What is the number of lines in the following data that contain "counts"? Answer with the number alone.

Records Block Start

Context: an optimization exercise on an open-source flow, tuned for small area, a short achievable clock period and few clock cycles. The choices shown serve that exercise and are no tape-out recipe. Function was checked by simulation only, so behaviour that the tests miss may differ from the original.

==> build 19: inputs <==
## thermy_ck8
module thermy_ck8 #(
    parameter WMAX = 32,
    parameter AW   = 5,
    parameter [7:0] PRE0 = 8'h51,
    parameter [7:0] PRE1 = 8'h78
) (
    input  wire        clk,
    input  wire        rst,
    input  wire        cmd_valid,
    output wire        cmd_ready,
    input  wire [31:0] cmd_data,
    output reg  [31:0] res,
    output reg         res_valid,
    output wire        out_valid,
    input  wire        out_ready,
    output wire [7:0]  out_data
);
    localparam [2:0] E_ILL = 3'd1, E_ENC = 3'd2, E_CFG = 3'd3, E_SEQ = 3'd4;
    localparam [7:0] OP_NOP = 8'h00, OP_SETCTRL = 8'h01, OP_SETW = 8'h02,
                     OP_SETA = 8'h03, OP_RDREG = 8'h04, OP_CLRERR = 8'h05,
                     OP_RSTRAS = 8'h06, OP_CKCLR = 8'h10, OP_CKUPD = 8'h11,
                     OP_CKRD = 8'h12, OP_FRBT = 8'h20, OP_FRBR = 8'h21,
                     OP_FRPUT = 8'h22, OP_FRI2B = 8'h23, OP_REVB = 8'h24,
                     OP_FCCLR = 8'h30, OP_FCPUT = 8'h31, OP_DQPIX = 8'h40,
                     OP_BPPIX = 8'h50;
    localparam [2:0] FC_IDLE = 3'd0, FC_BUSY = 3'd1, FC_OK = 3'd2, FC_BADPRE = 3'd3,
                     FC_BADTYPE = 3'd4, FC_BADCK = 3'd5, FC_BADTERM = 3'd6;
    localparam [3:0] P_P0 = 4'd0, P_P1 = 4'd1, P_CMD = 4'd2, P_TYPE = 4'd3,
  ...
Settings: LEC_CHECK=0, CAP_MARGIN=20, CORE_MARGIN=2, CORE_UTILIZATION=30, CTS_CLUSTER_DIAMETER=150, CTS_CLUSTER_SIZE=20, PLACE_DENSITY=0.45, SLEW_MARGIN=20; clock period 20.0 ns.
run.sh (not shown) runs the stock make flow with config.mk's settings and CLKGATE_MAP_FILE= SYNTH_SCRIPT=/design/flow/synth_recipe.tcl, a recipe that flattens the netlist after the stock synthesis.
==> build 32 (differences from build 19) <==
--- a/flow/design.v
+++ b/flow/design.v
@@ -670,11 +670,11 @@
     wire       i2b_cont = (i2b_j != 4'd0);
     wire ignored = (errcode != 3'd0) && (op != OP_RDREG) && (op != OP_CLRERR) && !i2b_cont;
     wire ok      = i2b_cont || (!ignored && err == 3'd0);
     reg v1, v3, v4, v5, v6, v7;
     wire pp_empty = !(v1 | v3 | v4 | v5 | v6 | v7);
-    localparam TQD = 3;
+    localparam TQD = 4;
     reg [TQD-1:0] q_v;
     reg           tp_v;         
     reg  [1:0]    q_wr;
     wire q_full  = &(q_v | ({{(TQD-1){1'b0}}, tp_v} << q_wr));
     wire q_empty = !(|q_v) && !tp_v;
@@ -923,12 +923,12 @@
     integer qi;
     always @(*) begin
         found = 1'b0;
         fsel  = {TQD{1'b0}};
         for (qi = 0; qi < TQD; qi = qi + 1)
-            if (!found && unf[({1'b0,q_rd} + qi) % TQD]) begin
-                fsel[({1'b0,q_rd} + qi) % TQD] = 1'b1;
+            if (!found && unf[(q_rd + qi) % TQD]) begin
+                fsel[(q_rd + qi) % TQD] = 1'b1;
                 found = 1'b1;
             end
     end
     integer qk;
     always @(posedge clk) begin
@@ -956,13 +956,13 @@
             for (qk = 0; qk < TQD; qk = qk + 1)
                 if (tp_v && q_wr == qk)
                     q_v[qk] <= 1'b1;
                 else if (e_pop && q_rd == qk)
                     q_v[qk] <= 1'b0;
-            if (tp_v) q_wr <= (q_wr == 2'd2) ? 2'd0 : q_wr + 2'd1;
+            if (tp_v) q_wr <= q_wr + 2'd1;
             tp_v <= t_push;
-            if (e_pop)  q_rd <= (q_rd == 2'd2) ? 2'd0 : q_rd + 2'd1;
+            if (e_pop)  q_rd <= q_rd + 2'd1;
             if (e_go) begin
                 if (ph == 2'd0) begin
                     if (h_hdr) begin
                         frcrc <= 8'd0;
                         if (hj == 3'd5) begin
@@ -984,12 +984,10 @@
             else if (e_pop && h_hdr)
                 hdr_busy <= 1'b0;
         end
         if (x_ok && is_fr)
             hdr_hi <= c[23:16];
-        rq_rev <= (op == OP_REVB);
-        rq_b   <= (op == OP_CKRD) ? 8'h04 : b8;
         tp_hdr <= t_hdr; tp_close <= t_close; tp_route <= t_route;
         tp_rev <= t_rev; tp_fill <= t_fill; tp_byte <= t_byte;
     end
     wire load_cin = !cin_v || done;
     wire acc      = cmd_valid && rdy;
@@ -1092,16 +1090,16 @@
                 OP_RSTRAS: begin
                     kb <= 3'd0;
                     bpacc <= 8'd0;
                 end
                 OP_SETA:   alpha <= b8;
-                OP_RDREG:  rq_v <= 1'b1;
+                OP_RDREG:  begin rq_v <= 1'b1; rq_rev <= 1'b0; rq_b <= b8; end
                 OP_CLRERR: errcode <= 3'd0;
                 OP_CKCLR:  ckcrc <= 8'd0;
                 OP_CKUPD:  ckcrc <= ck_next;
-                OP_CKRD:   rq_v <= 1'b1;
-                OP_REVB:   rq_v <= 1'b1;
+                OP_CKRD:   begin rq_v <= 1'b1; rq_rev <= 1'b0; rq_b <= 8'h04; end
+                OP_REVB:   begin rq_v <= 1'b1; rq_rev <= 1'b1; rq_b <= b8; end
                 OP_FRBT, OP_FRBR: begin
                     frcmd  <= b8;
                     frtype <= op[0];
                     frrem  <= c[23:8];
                 end
==> flow/flow/run.sh (new file) <==
#!/bin/bash
set -euo pipefail
bash standard.sh SETUP_SLACK_MARGIN=14.6 SKIP_GATE_CLONING=1 \
    "BUFFER_PORTS_ARGS=-buffer_cell sky130_fd_sc_hd__buf_4" finish > standard_make.log 2>&1
==> flow/standard.sh (new file) <==
#!/bin/bash
# synth_recipe.tcl (not shown) runs the flow's synth.tcl, then flattens the netlist and writes it again
# the make line also repeats each setting of config.mk as NAME=value (left out here)
make -C /OpenROAD-flow-scripts/flow DESIGN_CONFIG=/design/flow/config.mk WORK_HOME=/design/flow/orfs CLKGATE_MAP_FILE= SYNTH_SCRIPT=/design/flow/synth_recipe.tcl "${@:-finish}"
Settings changed: ABC_AREA set to 1, CORE_UTILIZATION 30 to 20, PLACE_DENSITY 0.45 to 0.3.
removed: flow/run.sh
==> build 54 (differences from build 19) <==
--- a/flow/design.v
+++ b/flow/design.v
@@ -670,11 +670,11 @@
     wire       i2b_cont = (i2b_j != 4'd0);
     wire ignored = (errcode != 3'd0) && (op != OP_RDREG) && (op != OP_CLRERR) && !i2b_cont;
     wire ok      = i2b_cont || (!ignored && err == 3'd0);
     reg v1, v3, v4, v5, v6, v7;
     wire pp_empty = !(v1 | v3 | v4 | v5 | v6 | v7);
-    localparam TQD = 3;
+    localparam TQD = 4;
     reg [TQD-1:0] q_v;
     reg           tp_v;         
     reg  [1:0]    q_wr;
     wire q_full  = &(q_v | ({{(TQD-1){1'b0}}, tp_v} << q_wr));
     wire q_empty = !(|q_v) && !tp_v;
@@ -923,12 +923,12 @@
     integer qi;
     always @(*) begin
         found = 1'b0;
         fsel  = {TQD{1'b0}};
         for (qi = 0; qi < TQD; qi = qi + 1)
-            if (!found && unf[({1'b0,q_rd} + qi) % TQD]) begin
-                fsel[({1'b0,q_rd} + qi) % TQD] = 1'b1;
+            if (!found && unf[(q_rd + qi) % TQD]) begin
+                fsel[(q_rd + qi) % TQD] = 1'b1;
                 found = 1'b1;
             end
     end
     integer qk;
     always @(posedge clk) begin
@@ -956,13 +956,13 @@
             for (qk = 0; qk < TQD; qk = qk + 1)
                 if (tp_v && q_wr == qk)
                     q_v[qk] <= 1'b1;
                 else if (e_pop && q_rd == qk)
                     q_v[qk] <= 1'b0;
-            if (tp_v) q_wr <= (q_wr == 2'd2) ? 2'd0 : q_wr + 2'd1;
+            if (tp_v) q_wr <= q_wr + 2'd1;
             tp_v <= t_push;
-            if (e_pop)  q_rd <= (q_rd == 2'd2) ? 2'd0 : q_rd + 2'd1;
+            if (e_pop)  q_rd <= q_rd + 2'd1;
             if (e_go) begin
                 if (ph == 2'd0) begin
                     if (h_hdr) begin
                         frcrc <= 8'd0;
                         if (hj == 3'd5) begin
@@ -984,12 +984,10 @@
             else if (e_pop && h_hdr)
                 hdr_busy <= 1'b0;
         end
         if (x_ok && is_fr)
             hdr_hi <= c[23:16];
-        rq_rev <= (op == OP_REVB);
-        rq_b   <= (op == OP_CKRD) ? 8'h04 : b8;
         tp_hdr <= t_hdr; tp_close <= t_close; tp_route <= t_route;
         tp_rev <= t_rev; tp_fill <= t_fill; tp_byte <= t_byte;
     end
     wire load_cin = !cin_v || done;
     wire acc      = cmd_valid && rdy;
@@ -1092,16 +1090,16 @@
                 OP_RSTRAS: begin
                     kb <= 3'd0;
                     bpacc <= 8'd0;
                 end
                 OP_SETA:   alpha <= b8;
-                OP_RDREG:  rq_v <= 1'b1;
+                OP_RDREG:  begin rq_v <= 1'b1; rq_rev <= 1'b0; rq_b <= b8; end
                 OP_CLRERR: errcode <= 3'd0;
                 OP_CKCLR:  ckcrc <= 8'd0;
                 OP_CKUPD:  ckcrc <= ck_next;
-                OP_CKRD:   rq_v <= 1'b1;
-                OP_REVB:   rq_v <= 1'b1;
+                OP_CKRD:   begin rq_v <= 1'b1; rq_rev <= 1'b0; rq_b <= 8'h04; end
+                OP_REVB:   begin rq_v <= 1'b1; rq_rev <= 1'b1; rq_b <= b8; end
                 OP_FRBT, OP_FRBR: begin
                     frcmd  <= b8;
                     frtype <= op[0];
                     frrem  <= c[23:8];
                 end
==> flow/flow/run.sh (new file) <==
#!/bin/bash
set -euo pipefail
bash standard.sh SETUP_SLACK_MARGIN=14.6 SKIP_GATE_CLONING=1 \
    "BUFFER_PORTS_ARGS=-buffer_cell sky130_fd_sc_hd__buf_4" finish > standard_make.log 2>&1
==> flow/standard.sh (new file) <==
#!/bin/bash
# synth_recipe.tcl (not shown) runs the flow's synth.tcl, then flattens the netlist and writes it again
# the make line also repeats each setting of config.mk as NAME=value (left out here)
make -C /OpenROAD-flow-scripts/flow DESIGN_CONFIG=/design/flow/config.mk WORK_HOME=/design/flow/orfs CLKGATE_MAP_FILE= SYNTH_SCRIPT=/design/flow/synth_recipe.tcl "${@:-finish}"
Settings changed: CORE_UTILIZATION 30 to 20, PLACE_DENSITY 0.45 to 0.3.
removed: flow/run.sh
==> build 67 (differences from build 19) <==
--- a/flow/design.v
+++ b/flow/design.v
@@ -670,11 +670,11 @@
     wire       i2b_cont = (i2b_j != 4'd0);
     wire ignored = (errcode != 3'd0) && (op != OP_RDREG) && (op != OP_CLRERR) && !i2b_cont;
     wire ok      = i2b_cont || (!ignored && err == 3'd0);
     reg v1, v3, v4, v5, v6, v7;
     wire pp_empty = !(v1 | v3 | v4 | v5 | v6 | v7);
-    localparam TQD = 3;
+    localparam TQD = 4;
     reg [TQD-1:0] q_v;
     reg           tp_v;         
     reg  [1:0]    q_wr;
     wire q_full  = &(q_v | ({{(TQD-1){1'b0}}, tp_v} << q_wr));
     wire q_empty = !(|q_v) && !tp_v;
@@ -741,11 +741,11 @@
     always @(*) begin
         t_push = 1'b0; t_hdr = 1'b0; t_close = 1'b0; t_route = 1'b1;
         t_rev = 1'b0; t_fill = 1'b1; t_byte = b8; oc_inc = 4'd0; fr_dec = 1'b0;
         if (x_ok) begin
             if (is_fr) begin
-                t_push = 1'b1; t_hdr = 1'b1; t_byte = c[15:8];
+                t_push = 1'b1; t_hdr = 1'b1;
                 t_close = (c[23:8] == 16'd0);
                 oc_inc = t_close ? 4'd8 : 4'd6;
             end else if (op == OP_FRPUT) begin
                 t_push = 1'b1; t_close = frem1; fr_dec = 1'b1;
                 oc_inc = frem1 ? 4'd3 : 4'd1;
@@ -882,11 +882,11 @@
     reg [TQD-1:0] q_hdr, q_cl, q_rt, q_rv, q_fl;
     reg [7:0]     q_b [0:TQD-1];
     reg [1:0]     q_rd;
     reg           tp_hdr, tp_close, tp_route, tp_rev, tp_fill;
     reg [7:0]     tp_byte;
-    reg [7:0]     hdr_hi;       
+    reg [15:0]    hdr_len;
     reg  [2:0] hj;
     reg  [1:0] ph;                
     wire       prod_ok;
     wire       h_v   = q_v[q_rd];
     wire       h_hdr = q_hdr[q_rd];
@@ -901,12 +901,12 @@
         case (hj)
             3'd0: hdr_byte = PRE0;
             3'd1: hdr_byte = PRE1;
             3'd2: hdr_byte = frcmd;
             3'd3: hdr_byte = {7'd0, frtype};
-            3'd4: hdr_byte = hb;
-            default: hdr_byte = hdr_hi;
+            3'd4: hdr_byte = hdr_len[7:0];
+            default: hdr_byte = hdr_len[15:8];
         endcase
     end
     wire [7:0] hb_rv  = {hb[0], hb[1], hb[2], hb[3], hb[4], hb[5], hb[6], hb[7]};
     wire [7:0] e_data = h_hdr ? hdr_byte : (h_rv ? hb_rv : hb);
     wire [7:0] e_byte = (ph == 2'd1) ? frcrc : (ph == 2'd2) ? 8'hFF : e_data;
@@ -923,12 +923,12 @@
     integer qi;
     always @(*) begin
         found = 1'b0;
         fsel  = {TQD{1'b0}};
         for (qi = 0; qi < TQD; qi = qi + 1)
-            if (!found && unf[({1'b0,q_rd} + qi) % TQD]) begin
-                fsel[({1'b0,q_rd} + qi) % TQD] = 1'b1;
+            if (!found && unf[(q_rd + qi) % TQD]) begin
+                fsel[(q_rd + qi) % TQD] = 1'b1;
                 found = 1'b1;
             end
     end
     integer qk;
     always @(posedge clk) begin
@@ -956,13 +956,13 @@
             for (qk = 0; qk < TQD; qk = qk + 1)
                 if (tp_v && q_wr == qk)
                     q_v[qk] <= 1'b1;
                 else if (e_pop && q_rd == qk)
                     q_v[qk] <= 1'b0;
-            if (tp_v) q_wr <= (q_wr == 2'd2) ? 2'd0 : q_wr + 2'd1;
+            if (tp_v) q_wr <= q_wr + 2'd1;
             tp_v <= t_push;
-            if (e_pop)  q_rd <= (q_rd == 2'd2) ? 2'd0 : q_rd + 2'd1;
+            if (e_pop)  q_rd <= q_rd + 2'd1;
             if (e_go) begin
                 if (ph == 2'd0) begin
                     if (h_hdr) begin
                         frcrc <= 8'd0;
                         if (hj == 3'd5) begin
@@ -983,13 +983,11 @@
                 hdr_busy <= 1'b1;
             else if (e_pop && h_hdr)
                 hdr_busy <= 1'b0;
         end
         if (x_ok && is_fr)
-            hdr_hi <= c[23:16];
-        rq_rev <= (op == OP_REVB);
-        rq_b   <= (op == OP_CKRD) ? 8'h04 : b8;
+            hdr_len <= c[23:8];
         tp_hdr <= t_hdr; tp_close <= t_close; tp_route <= t_route;
         tp_rev <= t_rev; tp_fill <= t_fill; tp_byte <= t_byte;
     end
     wire load_cin = !cin_v || done;
     wire acc      = cmd_valid && rdy;
@@ -1092,16 +1090,16 @@
                 OP_RSTRAS: begin
                     kb <= 3'd0;
                     bpacc <= 8'd0;
                 end
                 OP_SETA:   alpha <= b8;
-                OP_RDREG:  rq_v <= 1'b1;
+                OP_RDREG:  begin rq_v <= 1'b1; rq_rev <= 1'b0; rq_b <= b8; end
                 OP_CLRERR: errcode <= 3'd0;
                 OP_CKCLR:  ckcrc <= 8'd0;
                 OP_CKUPD:  ckcrc <= ck_next;
-                OP_CKRD:   rq_v <= 1'b1;
-                OP_REVB:   rq_v <= 1'b1;
+                OP_CKRD:   begin rq_v <= 1'b1; rq_rev <= 1'b0; rq_b <= 8'h04; end
+                OP_REVB:   begin rq_v <= 1'b1; rq_rev <= 1'b1; rq_b <= b8; end
                 OP_FRBT, OP_FRBR: begin
                     frcmd  <= b8;
                     frtype <= op[0];
                     frrem  <= c[23:8];
                 end
==> flow/flow/run.sh (new file) <==
#!/bin/bash
set -euo pipefail
bash standard.sh SETUP_SLACK_MARGIN=14.4 SKIP_GATE_CLONING=1 \
    "BUFFER_PORTS_ARGS=-buffer_cell sky130_fd_sc_hd__buf_4" finish > standard_make.log 2>&1
==> flow/standard.sh (new file) <==
#!/bin/bash
# synth_recipe.tcl (not shown) runs the flow's synth.tcl, then flattens the netlist and writes it again
# the make line also repeats each setting of config.mk as NAME=value (left out here)
make -C /OpenROAD-flow-scripts/flow DESIGN_CONFIG=/design/flow/config.mk WORK_HOME=/design/flow/orfs CLKGATE_MAP_FILE= SYNTH_SCRIPT=/design/flow/synth_recipe.tcl "${@:-finish}"
Settings changed: CORE_UTILIZATION 30 to 50, CTS_CLUSTER_DIAMETER 150 to unset, CTS_CLUSTER_SIZE 20 to unset, PLACE_DENSITY 0.45 to 0.6.
removed: flow/run.sh
==> notes <==
Sequential share of layout area: build 19 > build 67 > build 54 > build 32. Global-route usage: build 54 < build 32 < build 19 < build 67. Clock-buffer cell count: build 19 < build 54 < build 32 < build 67. Register-to-register slack: build 32 > build 54 > build 67 > build 19. Between build 32 and build 67, the lower worst hold slack is in build 67 (gap 0.0030 ns). Via count: build 54 < build 19 < build 67 < build 32. Against build 54, the worst setup slack of build 19 is worse by 1.3 ns.
Testbench counts of build 19, summed over its fixed seeds: cycles 10,584.
Testbench counts of build 32, summed over its fixed seeds: cycles 10,576.
Testbench counts of build 54, summed over its fixed seeds: cycles 10,576.
Testbench counts of build 67, summed over its fixed seeds: cycles 10,576.

## static timing again, ports no longer ideal
In the flow no input, the clock included, has a driving cell. The finished layouts below were timed again as built, in two steps.
Step 1 assumes that a clkbuf_16 drives the clock port and a buf_2 every other input.
Step 2 moves the port delays by t, midway between the first and last clock arrival at a register: inputs arrive t later, outputs are due t later. That takes back most of the time a late clock gives input paths.
Slacks: no drivers / after step 1 / after step 2; pairs: no drivers / after step 1.
run	t (ns)	slack for setup (ns)	worst hold slack (ns)	worst setup path at the end	worst data-port slew with drivers (ns)
build 19	0.728	13.347 / 13.347 / 13.347	0.322 / 0.322 / 0.322	register to register	0.06
build 32	0.802	14.512 / 14.428 / 14.062	0.327 / 0.327 / 0.327	input to register	0.10
build 54	0.795	14.676 / 14.587 / 14.092	0.316 / 0.316 / 0.316	input to register	0.06
build 67	0.751	14.430 / 14.430 / 14.158	0.323 / 0.323 / 0.323	input to register	0.06
After both steps setup and hold are still met in every run listed. The setup slack of build 54, which loses most, moves by -0.089 ns with the drivers and by -0.584 ns with both steps.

Records Block End

● **Solved problem**
4